* WHAT YOU ARE ASKED TO DO *
Would you show every line from the records that holds "unchanged"?

* INFORMATION *
--- src/rtl/key_onehot_debouncer.sv ---
// Four-key debouncer: synchronizes raw key lines, qualifies a stable press or
// release, and presents the pressed key as a registered one-hot code.
module key_onehot_debouncer #(
  parameter int unsigned DEBOUNCE_CYCLES = 4,
  parameter int unsigned CNT_W           = 8
) (
  input  logic       clk,
  input  logic       rst_n,
  input  logic [3:0] key_in,
  output logic       y3,
  output logic       y2,
  output logic       y1,
  output logic       y0,
  output logic       key_valid,
  output logic       multi_err
);

  localparam int unsigned KEY_W = 4;

  typedef enum logic [1:0] {
    IDLE     = 2'd0,
    DEBOUNCE = 2'd1,
    PRESSED  = 2'd2,
    RELEASE  = 2'd3
  } state_t;

  localparam logic [CNT_W-1:0] CNT_ONE  = CNT_W'(1);
  localparam logic [CNT_W-1:0] CNT_LAST = CNT_W'(DEBOUNCE_CYCLES);

  logic [KEY_W-1:0] r_sync1;
  logic [KEY_W-1:0] r_sync2;
  logic [KEY_W-1:0] w_sync;

  state_t           r_state;
  state_t           w_state_nxt;
  logic [KEY_W-1:0] r_cand;
  logic [KEY_W-1:0] w_cand_nxt;
  logic [CNT_W-1:0] r_cnt;
  logic [CNT_W-1:0] w_cnt_nxt;
  logic [KEY_W-1:0] r_y;
  logic [KEY_W-1:0] w_y_nxt;
  logic             r_key_valid;
  logic             w_key_valid_nxt;
  logic             r_multi_err;
  logic             w_multi_err_nxt;
  logic             w_cand_onehot;

  // Two-flop synchronizer; nothing else looks at key_in.
  always_ff @(posedge clk or negedge rst_n) begin
    if (!rst_n) begin
      r_sync1 <= '0;
      r_sync2 <= '0;
    end else begin
      r_sync1 <= key_in;
      r_sync2 <= r_sync1;
    end
  end

  assign w_sync        = r_sync2;
  assign w_cand_onehot = (r_cand != '0) && ((r_cand & (r_cand - KEY_W'(1))) == '0);

  always_ff @(posedge clk or negedge rst_n) begin
    if (!rst_n) begin
      r_state     <= IDLE;
      r_cand      <= '0;
      r_cnt       <= '0;
      r_y         <= '0;
      r_key_valid <= 1'b0;
      r_multi_err <= 1'b0;
    end else begin
      r_state     <= w_state_nxt;
      r_cand      <= w_cand_nxt;
      r_cnt       <= w_cnt_nxt;
      r_y         <= w_y_nxt;
      r_key_valid <= w_key_valid_nxt;
      r_multi_err <= w_multi_err_nxt;
    end
  end

  always_comb begin
    w_state_nxt     = r_state;
    w_cand_nxt      = r_cand;
    w_cnt_nxt       = r_cnt;
    w_y_nxt         = r_y;
    w_key_valid_nxt = 1'b0;
    w_multi_err_nxt = 1'b0;

    case (r_state)
      IDLE: begin
        w_y_nxt = '0;
        if (w_sync != '0) begin
          w_cand_nxt  = w_sync;
          w_cnt_nxt   = CNT_ONE;
          w_state_nxt = DEBOUNCE;
        end
      end

      DEBOUNCE: begin
        w_y_nxt = '0;
        if (w_sync == '0) begin
          w_cnt_nxt   = '0;
          w_state_nxt = IDLE;
        end else if (w_sync != r_cand) begin
          w_cand_nxt = w_sync;
          w_cnt_nxt  = CNT_ONE;
        end else if (r_cnt == CNT_LAST) begin
          // Multi-key chords are rejected and must be fully released first.
          if (w_cand_onehot) begin
            w_y_nxt         = r_cand;
            w_key_valid_nxt = 1'b1;
            w_state_nxt     = PRESSED;
          end else begin
            w_multi_err_nxt = 1'b1;
            w_cnt_nxt       = CNT_ONE;
            w_state_nxt     = RELEASE;
          end
        end else begin
          w_cnt_nxt = r_cnt + CNT_ONE;
        end
      end

      PRESSED: begin
        if (w_sync != r_cand) begin
          w_cnt_nxt   = CNT_ONE;
          w_state_nxt = RELEASE;
        end
      end

      RELEASE: begin
        if (w_sync != '0) begin
          w_cnt_nxt = CNT_ONE;
        end else if (r_cnt == CNT_LAST) begin
          w_y_nxt     = '0;
          w_cnt_nxt   = '0;
          w_state_nxt = IDLE;
        end else begin
          w_cnt_nxt = r_cnt + CNT_ONE;
        end
      end

      default: begin
        w_y_nxt     = '0;
        w_cnt_nxt   = '0;
        w_state_nxt = IDLE;
      end
    endcase
  end

  assign y3        = r_y[3];
  assign y2        = r_y[2];
  assign y1        = r_y[1];
  assign y0        = r_y[0];
  assign key_valid = r_key_valid;
  assign multi_err = r_multi_err;

endmodule

--- config.mk ---
export PLATFORM = sky130hd
export DESIGN_NAME = key_onehot_debouncer
export DESIGN_NICKNAME = d
export VERILOG_FILES = /design/src/rtl/key_onehot_debouncer.sv
export SDC_FILE = /design/constraint.sdc
export NUM_CORES = 1
export LEC_CHECK = 0
export CORE_UTILIZATION = 40
export DETAILED_ROUTE_END_ITERATION = 8
export PLACE_DENSITY = 0.63
export SKIP_CTS_REPAIR_TIMING = 1
export SLEW_MARGIN = 25
export SYNTH_ARGS = -nofsm -noshare
export SYNTH_HDL_FRONTEND = slang
export SYNTH_SLANG_ARGS = --single-unit
export TNS_END_PERCENT = 30
--- constraint.sdc ---
create_clock -name clk -period 5.9 [get_ports clk]
set_input_delay 1.18 -clock clk [delete_from_list [all_inputs] [get_ports clk]]
set_output_delay 1.18 -clock clk [all_outputs]
set_load 0.02 [all_outputs]
==> impl_metrics.env, run 1 <==
export IMPL_cap_violations=0
export IMPL_yosysTopAreaCellShare=0.528
export IMPL_cp_max_fo=2
export IMPL_htree_levels=1
export IMPL_fin_setup_tns_ps=0
export IMPL_fin_crit_sh=0.423
export IMPL_hp_start="r_sync1[0]"
export IMPL_internal_power_w=0.000286
export IMPL_portBuffers=11
export IMPL_powerDensity_nw_per_um2=243
export IMPL_cp_start_kind="register"
export IMPL_reg2reg_from="r_cnt[5]"
export IMPL_syn_avg_cell_area_um2=12.2
export IMPL_mostFrequentLayoutCell="dfrtp_1"
export IMPL_ys_seq_area_frac=0.528
export IMPL_grt_use_met1=0.196
export IMPL_die_h_um=59.6
export IMPL_ant_nets=0
export IMPL_finish_net_count=132
export IMPL_drive_above_1_share=0.195
export IMPL_n_antenna_cell=0
export IMPL_whs_path_depth=0
export IMPL_drt_iter0_drc=44
export IMPL_synth_area_leaders="dfrtp_1 53%, mux2_2 3.4%, xnor2_1 3.3%"
export IMPL_netlist_area_um2=1330
export IMPL_slew_viol_final=0
export IMPL_post_route_min_period_ps=2500
export IMPL_r2r_slack_ps=3800
export IMPL_grt_most_used_layer="met2"
export IMPL_max_freq_mhz=400
export IMPL_relSlewSlack=0.537
export IMPL_setup_violations=0
export IMPL_cts_sinks=28
export IMPL_ys_warn_count=0
export IMPL_die_area_um2=3550
export IMPL_syn_to_final_growth_pct=15.5
export IMPL_antenna_found_initial=0
export IMPL_clkSlewWorstSetupHoldPaths_ps=160
export IMPL_worstSetupPathType="reg2out"
export IMPL_cts_root_buffer="clkbuf_4"
export IMPL_vias=875
export IMPL_cp_buffers_inverters=1
export IMPL_p_comb_frac=0.096
export IMPL_ctsLongestPathBuffers=2
export IMPL_critPathArrivalTime_ps=1320
export IMPL_grtUsageTotal=0.144
export IMPL_switchingPower_w=0.0000864
export IMPL_hold_end="r_sync2[0]"
export IMPL_holdCritPathClass="reg2reg"
export IMPL_tightest_slew_ps=690
export IMPL_vias_per_cell=5.24
export IMPL_place_congestion=0.801
export IMPL_row_count=20
export IMPL_setup_slack_ps=3400
export IMPL_skew_ps=9.95
export IMPL_boundaryPins=12
export IMPL_crit_chain="clkdlybuf4s50_1"
export IMPL_r2r_end="r_cnt[3]"
export IMPL_yosys_area_top_type="dfrtp_1"
export IMPL_swShare=0.232
export IMPL_start_util=0.428
export IMPL_hold_viol_final=0
export IMPL_dr_pass1_iters=4
export IMPL_wl_per_cell_um=13.3
export IMPL_crit_path_end_kind="output port"
export IMPL_place_worst_setup_slack_ps=3550
export IMPL_cts_buffers=3
export IMPL_grtUsageMet3=0.0218
export IMPL_cp_top_family="buffers and inverters"
export IMPL_grt_remaining_overflow=0
export IMPL_final_area_um2=1530
export IMPL_design_core_area_um2=3100
export IMPL_synth_distinct_cells=43
export IMPL_insertion_delay_ps=330
export IMPL_use_met2=0.226
export IMPL_placed_area_um2=1480
export IMPL_grt_pass1_wl_um=3790
export IMPL_drcViolationCount=0
export IMPL_p_leak_nw=0.661
export IMPL_grt_pass1_vias=842
export IMPL_synth_seq_cells=28
export IMPL_dp_hpwl_um=1600
export IMPL_r2r_cells=5
export IMPL_synth_cells=109
export IMPL_grt_max_degree=29
export IMPL_wl_um=2210
export IMPL_mostFrequentLayoutCells="28 x dfrtp_1, 11 x clkdlybuf4s50_1, 10 x nor2_1"
export IMPL_worst_path_max_delay_cell="clkdlybuf4s50_1"
export IMPL_crit_required_ps=4720
export IMPL_ir_drop_mv=0.123
export IMPL_slowest_delay_ps=610
export IMPL_rsz0062_at_grt="false"
export IMPL_status="finished clean"
export IMPL_pwr_share_clk=0.338
export IMPL_seq_power_share=0.566
export IMPL_tritoncts="yes"
export IMPL_synth_nets=117
export IMPL_fp_dieW_um=59.6
==> power groups by stage <==
stage          combinational (W)  sequential (W)  clock (W)
5_1_grt                0.0000412        0.000213   0.000137
2_1_floorplan          0.0000244        0.000212          0
3_3_place_gp           0.0000344        0.000214          0
3_5_place_dp           0.0000364        0.000215          0
4_1_cts                0.0000368        0.000211   0.000129
6_report               0.0000359        0.000211   0.000126
==> logic make-up after synthesis <==
| logic type | share of synthesized area |
|---|---|
| compound gates | 0.176 |
| xor+xnor | 0.0396 |
| fa+ha+maj | 0.0188 |
| buf+inv | 0.0273 |
| flops | 0.528 |
| mux | 0.0339 |
| simple gates | 0.176 |
==> synth_stat cells (all sizes together) <==
master,count
xnor2,5
a31oi,1
nand4,1
nor4,1
nand2,2
a221o,4
and4,1
o31ai,3
dfrtp,28
a21bo,1
o2bb2ai,1
nor3,2
buf,1
nor2b,3
nand3,4
ha,2
a211oi,1
and3,5
a22o,6
o2111ai,1
mux2,4
or3b,1
or4,2
or2,1
nor2,11
xor2,1
nand3b,1
or3,1
a21oi,2
inv,3
clkbuf,1
o21ai,6
a21boi,1
a221oi,1
==> flip-flops by register name, indices dropped and copies added (netlist names), named ones only <==
signal,flops
r_sync2,4
r_sync1,4
multi_err,1
r_state,1
r_cand,4
key_valid,1
r_cnt,8
r_y,4
==> through the flow <==
| stage | hold slack (ps) | instances | power (W) | util |
|---|---|---|---|---|
| after floorplan | 331 | 109 | 0.000237 | - |
| after global placement | 332 | 163 | 0.000248 | 0.475 |
| after detailed placement | 335 | 163 | 0.000251 | 0.475 |
| after CTS | 368 | 167 | 0.000377 | 0.492 |
| after global routing | 389 | 167 | 0.000391 | 0.494 |
| final | 367 | 167 | 0.000373 | 0.494 |
==> how the worst max path moves through the flow <==
| stage | from | end | slack [ps] | cells past startpoint |
|---|---|---|---|---|
| floorplan | r_cnt[5] | r_cnt[5] | 3970 | 6 |
| global placement | r_state[0] | r_cnt[2] | 3630 | 5 |
| detailed placement | r_state[0] | r_cnt[3] | 3550 | 5 |
| CTS | r_y[2] | y2 | 3380 | 1 |
| global route | r_y[0] | y0 | 3340 | 1 |
| finish | r_y[2] | y2 | 3400 | 1 |
==> layer usage <==
layer	routed length [um]	vias up
met1	1110	421
li1	-	434
met4	23	0
met5	0	-
met2	1020	18
met3	63	2
==> area by class of cell <==
cell class                      count  area, um2
Sequential cell                    28        701
Clock inverter                      1       30.0
Inverter                            3       11.3
Fill cell                         299       1570
Multi-Input combinational cell     76        596
Timing Repair Buffer               12        118
Tap cell                           44       55.1
Clock buffer                        3       22.5
Note: power is estimated with default switching activity, not from simulation.
==> inputs of run 2 (changes only) <==
PLACE_DENSITY = 0.65   (was 0.63)
clock period = 2.18 ns   (was 5.9 ns; I/O delays follow)
==> run 2 against run 1 <==
  * Die area unchanged
  * Register-to-register slack worse by 3700 ps
  * Largest cell class unchanged
  * Routed wire length up 3.4%
  * Via count up 3.8%
  * Largest power group unchanged
  * Critical path depth up 4
==> impl_metrics.env, run 2 (synthesis gave the netlist of run 1 again) <==
export IMPL_grt_pass1_vias=858
export IMPL_place_worst_setup_slack_ps=-79.7
export IMPL_r2r_end="r_cnt[3]"
export IMPL_hp_start="r_sync1[3]"
export IMPL_drive_above_1_share=0.233
export IMPL_ctsLongestPathBuffers=2
export IMPL_tritoncts="yes"
export IMPL_grt_remaining_overflow=0
export IMPL_crit_path_end_kind="register"
export IMPL_place_congestion=0.826
export IMPL_finish_net_count=138
export IMPL_max_freq_mhz=492
export IMPL_slowest_delay_ps=580
export IMPL_htree_levels=1
export IMPL_setup_slack_ps=146
export IMPL_cts_buffers=3
export IMPL_dp_hpwl_um=1640
export IMPL_slew_viol_final=0
export IMPL_hold_viol_final=0
export IMPL_critPathArrivalTime_ps=2280
export IMPL_cp_start_kind="register"
export IMPL_powerDensity_nw_per_um2=639
export IMPL_hold_ws_ps=368
export IMPL_insertion_delay_ps=340
export IMPL_skew_ps=5.70
export IMPL_post_route_min_period_ps=2030
export IMPL_r2r_cells=5
export IMPL_worstSetupPathType="reg2reg"
export IMPL_fin_crit_sh=0.933
export IMPL_ir_drop_mv=0.303
export IMPL_vias=908
export IMPL_status="finished clean"
export IMPL_n_antenna_cell=0
export IMPL_largest_register_ffs=8
export IMPL_wl_per_cell_um=13.2
export IMPL_wl_um=2290
export IMPL_mostFrequentLayoutCells="28 x dfrtp_1, 11 x clkdlybuf4s50_1, 10 x nor2_1"
export IMPL_mostFrequentLayoutCell="dfrtp_1"
export IMPL_ant_nets=0
export IMPL_vias_per_cell=5.25
export IMPL_start_util=0.428
export IMPL_antenna_found_initial=0
export IMPL_row_count=20
export IMPL_drcViolationCount=0
export IMPL_cap_violations=0
export IMPL_largest_register="r_cnt"
export IMPL_grt_pass1_wl_um=3810
export IMPL_die_h_um=59.6
export IMPL_syn_to_final_growth_pct=19.5
export IMPL_design_core_area_um2=3100
export IMPL_setup_violations=0
export IMPL_die_area_um2=3550
export IMPL_cts_sinks=28
export IMPL_boundaryPins=12
export IMPL_fp_dieW_um=59.6
export IMPL_crit_required_ps=2420
export IMPL_cp_max_fo=11
export IMPL_dr_pass1_iters=4
export IMPL_tightest_slew_ps=533
export IMPL_grt_max_degree=29
export IMPL_drt_iter0_drc=25
export IMPL_r2r_slack_ps=150
export IMPL_reg2reg_from="r_cnt[5]"
export IMPL_clkSlewWorstSetupHoldPaths_ps=150
export IMPL_holdCritPathClass="reg2reg"
export IMPL_hold_end="r_sync2[3]"
export IMPL_relSlewSlack=0.641
export IMPL_whs_path_depth=0
export IMPL_p_leak_nw=0.693
export IMPL_rsz0062_at_grt="false"
export IMPL_worst_path_max_delay_cell="or4_4"
export IMPL_grtUsageTotal=0.144
export IMPL_portBuffers=11
export IMPL_cts_root_buffer="clkbuf_4"
export IMPL_crit_chain="or4_4, o2111ai_2, o31ai_4, and3_2, a221o_2"
## run 2: cell types whose count changed in the layout (fill, tap and decap cells not counted), sizes merged
cell,delta
buf,+6
## run 2: area by class of cell
type,instances,area [um2]
clock inverters,1,30.0
fillers,298,1520
well taps,44,55.1
flip-flops and latches,28,701
inverters,3,11.3
multi-input cells,76,604
repair buffers,18,163
clock buffers,3,22.5
## run 2: worst max-delay path by stage
stage / start / endpoint / cells after the start
detailed placement: r_sync2[1] / r_cnt[2] / 5
floorplan: r_cnt[5] / r_cnt[5] / 6
global route: r_cnt[5] / r_cnt[3] / 5
CTS: r_state[0] / r_cnt[2] / 5
finish: r_cnt[5] / r_cnt[3] / 5
global placement: r_sync2[1] / r_cnt[3] / 5
## run 2: metrics by stage
stage          area, um2  utilization  power, W  TNS (ps)  std cells
2_1_floorplan       1330            -  0.000640         0        109
3_5_place_dp        1520        0.490  0.000679      -228        169
6_report            1590        0.511   0.00101         0        173
3_3_place_gp        1520        0.490  0.000674     -35.2        169
5_1_grt             1590        0.511   0.00105         0        173
4_1_cts             1570        0.507   0.00102      -543        173
## run 2: critical path, delay by kind of cell (launching register included)
kind | cells | cell delay, ps
AOI/OAI and AO/OA | 3 | 730
and+or+nand+nor | 2 | 800
DFF | 1 | 410
## run 2: routing by layer
metal,track usage,routed length (um),vias up
li1,-,-,444
met2,0.238,1120,14
met3,0.0262,51,6
met4,0.0598,44,0
met1,0.184,1070,444
met5,0,0,-
## run 2: where the power goes
group | internal, W | switching [W]
combinational | 0.0000492 | 0.0000498
sequential | 0.000542 | 0.0000281
clock | 0.000186 | 0.000158
==> inputs of run 3 (changes only) <==
CAP_MARGIN = 40   (was unset)
==> run 3 against run 2 <==
  * Non-clock buffer count is 1 higher
  * Combinational power fell by 2%
  * Clock-buffer cell count did not move
  * Sequential share of layout area rose by 0.25 points
  * Maximum frequency is 1.5% lower
  * Die area did not move
  * Clock skew decreased by 1.6 ps
  * Clock power hardly changed
  * Core utilization is 0.28 points lower
  * Setup slack got worse by 32 ps
  * Routed wire length down 0.13%
==> impl_metrics.env, run 3 (synthesis gave the netlist of run 1 again) <==
export IMPL_dr_pass1_iters=5
export IMPL_grt_remaining_overflow=0
export IMPL_design_core_area_um2=3100
export IMPL_cp_buffers_inverters=1
export IMPL_n_antenna_cell=0
export IMPL_critPathArrivalTime_ps=2310
export IMPL_finish_net_count=139
export IMPL_start_util=0.428
export IMPL_powerDensity_nw_per_um2=643
export IMPL_slowest_delay_ps=580
export IMPL_fin_crit_sh=0.947
export IMPL_ir_drop_mv=0.385
export IMPL_skew_ps=4.13
export IMPL_dp_hpwl_um=1630
export IMPL_seq_power_share=0.562
export IMPL_cts_buffers=3
export IMPL_grt_pass1_wl_um=3820
export IMPL_clkSlewWorstSetupHoldPaths_ps=150
export IMPL_crit_required_ps=2420
export IMPL_switchingPower_w=0.000237
export IMPL_cts_root_buffer="clkbuf_4"
export IMPL_tritoncts="yes"
export IMPL_hold_end="r_sync2[2]"
export IMPL_place_worst_setup_slack_ps=145
export IMPL_drcViolationCount=0
export IMPL_tightest_slew_ps=548
export IMPL_use_met2=0.231
export IMPL_boundaryPins=12
export IMPL_drt_iter0_drc=27
export IMPL_fin_setup_tns_ps=0
export IMPL_mostFrequentLayoutCells="28 x dfrtp_1, 11 x clkdlybuf4s50_1, 10 x nor2_1"
export IMPL_grt_most_used_layer="met2"
export IMPL_insertion_delay_ps=340
export IMPL_crit_chain="or4_4, o2111ai_2, o31ai_1, buf_2, and3_1, a221o_1"
export IMPL_relSlewSlack=0.631
export IMPL_grt_pass1_vias=858
export IMPL_cap_violations=0
export IMPL_grtUsageTotal=0.145
export IMPL_grt_max_degree=29
export IMPL_ctsLongestPathBuffers=2
export IMPL_largest_register="r_cnt"
export IMPL_worst_path_max_delay_cell="or4_4"
export IMPL_antenna_found_initial=0
export IMPL_syn_to_final_growth_pct=18.8
export IMPL_mostFrequentLayoutCell="dfrtp_1"
export IMPL_htree_levels=1
export IMPL_r2r_slack_ps=110
export IMPL_r2r_end="r_cnt[4]"
export IMPL_cp_max_fo=7
export IMPL_ant_nets=0
export IMPL_fin_util=0.508
export IMPL_internal_power_w=0.000777
export IMPL_p_leak_nw=0.695
export IMPL_grt_use_met1=0.189
export IMPL_pwr_share_clk=0.342
export IMPL_portBuffers=11
export IMPL_max_freq_mhz=484
export IMPL_cp_start_kind="register"
export IMPL_vias_per_cell=5.33
export IMPL_cp_top_family="simple AND/OR/NAND/NOR gates"
export IMPL_fp_dieW_um=59.6
export IMPL_setup_slack_ps=115
export IMPL_swShare=0.234
export IMPL_vias=927
export IMPL_status="finished clean"
export IMPL_grtUsageMet3=0.0262
export IMPL_drive_above_1_share=0.231
export IMPL_p_comb_frac=0.096
export IMPL_whs_path_depth=0
export IMPL_wl_per_cell_um=13.1
export IMPL_crit_path_end_kind="register"
export IMPL_wl_um=2290
export IMPL_post_route_min_period_ps=2070
export IMPL_hp_start="r_sync1[2]"
export IMPL_cts_sinks=28
export IMPL_setup_violations=0
export IMPL_slew_viol_final=0
export IMPL_largest_register_ffs=8
export IMPL_hold_viol_final=0
export IMPL_die_h_um=59.6
export IMPL_row_count=20
export IMPL_worstSetupPathType="reg2reg"
export IMPL_rsz0062_at_grt="false"
export IMPL_place_congestion=0.826
export IMPL_r2r_cells=6
export IMPL_reg2reg_from="r_cnt[5]"
export IMPL_holdCritPathClass="reg2reg"
export IMPL_die_area_um2=3550
-- run 3: cell types whose count changed in the layout (fill, tap and decap cells not counted) --
| cell | before | now |
|---|---|---|
| buf_2 | 0 | 1 |
| o31ai_1 | 2 | 3 |
| o31ai_4 | 1 | 0 |
-- run 3: worst reg2reg max path, delay by kind of cell, from the launching register on --
kind            cells  cell delay [ps]
compound gates      3              620
buf+inv             1              190
simple gates        2              740
flops               1              420
-- run 3: stage by stage --
stage | area, um2 | std cells | hold WS (ps) | power (W)
2_1_floorplan | 1330 | 109 | 140 | 0.000640
3_3_place_gp | 1520 | 169 | 331 | 0.000674
3_5_place_dp | 1530 | 170 | 343 | 0.000680
4_1_cts | 1580 | 174 | 377 | 0.00102
5_1_grt | 1580 | 174 | 382 | 0.00106
6_report | 1580 | 174 | 372 | 0.00101
-- run 3: worst max-delay path by stage --
stage	slack [ps]	end	startpoint	cells past startpoint
2_1_floorplan	250	r_cnt[5]	r_cnt[5]	6
3_3_place_gp	-30	r_cnt[3]	r_sync2[1]	5
3_5_place_dp	140	r_cnt[4]	r_cnt[5]	6
4_1_cts	120	r_cnt[4]	r_cnt[5]	6
5_1_grt	20	r_cnt[5]	r_cand[2]	6
6_report	110	r_cnt[4]	r_cnt[5]	6
-- run 3: routing by layer --
layer,vias up,wire length [um]
li1,449,-
met1,454,1090
met2,19,1080
met3,5,70
met4,0,47
met5,-,0
-- run 3: cell type report --
| class | count | area, um2 |
|---|---|---|
| Fill cell | 294 | 1530 |
| Sequential cell | 28 | 701 |
| Multi-Input combinational cell | 76 | 591 |
| Timing Repair Buffer | 19 | 168 |
| Tap cell | 44 | 55.1 |
| Clock inverter | 1 | 30.0 |
| Clock buffer | 3 | 22.5 |
| Inverter | 3 | 11.3 |
-- run 3: power groups by stage --
stage                     Sequential, W  Combinational [W]  Clock [W]
final                          0.000570          0.0000972   0.000347
after global routing           0.000576           0.000110   0.000372
after CTS                      0.000571          0.0000991   0.000355
after detailed placement       0.000581          0.0000993          0
after global placement         0.000579          0.0000949          0
after floorplan                0.000574          0.0000659          0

* COMPLETED EXERCISE *
  * Die area unchanged
  * Largest cell class unchanged
  * Largest power group unchanged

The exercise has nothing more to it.